*Activity*:
Please copy all of the records exactly, leaving nothing out.
= Beginning of Section =
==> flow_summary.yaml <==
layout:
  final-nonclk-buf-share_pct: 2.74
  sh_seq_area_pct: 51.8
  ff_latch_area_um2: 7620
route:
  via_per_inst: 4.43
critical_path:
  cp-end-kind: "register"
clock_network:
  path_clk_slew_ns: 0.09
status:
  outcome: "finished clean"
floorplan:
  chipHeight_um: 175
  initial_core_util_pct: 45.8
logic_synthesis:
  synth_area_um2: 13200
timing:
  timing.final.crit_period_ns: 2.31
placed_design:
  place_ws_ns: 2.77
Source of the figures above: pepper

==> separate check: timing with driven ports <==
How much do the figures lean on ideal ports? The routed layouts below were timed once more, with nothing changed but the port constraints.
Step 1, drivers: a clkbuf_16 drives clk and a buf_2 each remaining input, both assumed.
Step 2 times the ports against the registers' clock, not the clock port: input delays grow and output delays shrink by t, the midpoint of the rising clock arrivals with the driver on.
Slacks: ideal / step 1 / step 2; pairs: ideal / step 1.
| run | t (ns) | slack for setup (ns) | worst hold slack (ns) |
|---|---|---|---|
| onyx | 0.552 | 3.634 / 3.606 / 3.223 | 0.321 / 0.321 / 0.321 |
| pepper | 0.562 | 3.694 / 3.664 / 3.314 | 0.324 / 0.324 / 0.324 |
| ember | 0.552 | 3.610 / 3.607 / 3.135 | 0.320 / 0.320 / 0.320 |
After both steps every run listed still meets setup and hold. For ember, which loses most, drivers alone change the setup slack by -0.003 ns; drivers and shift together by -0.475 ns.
= End of Section =
*Expected output*:
==> flow_summary.yaml <==
layout:
  final-nonclk-buf-share_pct: 2.74
  sh_seq_area_pct: 51.8
  ff_latch_area_um2: 7620
route:
  via_per_inst: 4.43
critical_path:
  cp-end-kind: "register"
clock_network:
  path_clk_slew_ns: 0.09
status:
  outcome: "finished clean"
floorplan:
  chipHeight_um: 175
  initial_core_util_pct: 45.8
logic_synthesis:
  synth_area_um2: 13200
timing:
  timing.final.crit_period_ns: 2.31
placed_design:
  place_ws_ns: 2.77
Source of the figures above: pepper

==> separate check: timing with driven ports <==
How much do the figures lean on ideal ports? The routed layouts below were timed once more, with nothing changed but the port constraints.
Step 1, drivers: a clkbuf_16 drives clk and a buf_2 each remaining input, both assumed.
Step 2 times the ports against the registers' clock, not the clock port: input delays grow and output delays shrink by t, the midpoint of the rising clock arrivals with the driver on.
Slacks: ideal / step 1 / step 2; pairs: ideal / step 1.
| run | t (ns) | slack for setup (ns) | worst hold slack (ns) |
|---|---|---|---|
| onyx | 0.552 | 3.634 / 3.606 / 3.223 | 0.321 / 0.321 / 0.321 |
| pepper | 0.562 | 3.694 / 3.664 / 3.314 | 0.324 / 0.324 / 0.324 |
| ember | 0.552 | 3.610 / 3.607 / 3.135 | 0.320 / 0.320 / 0.320 |
After both steps every run listed still meets setup and hold. For ember, which loses most, drivers alone change the setup slack by -0.003 ns; drivers and shift together by -0.475 ns.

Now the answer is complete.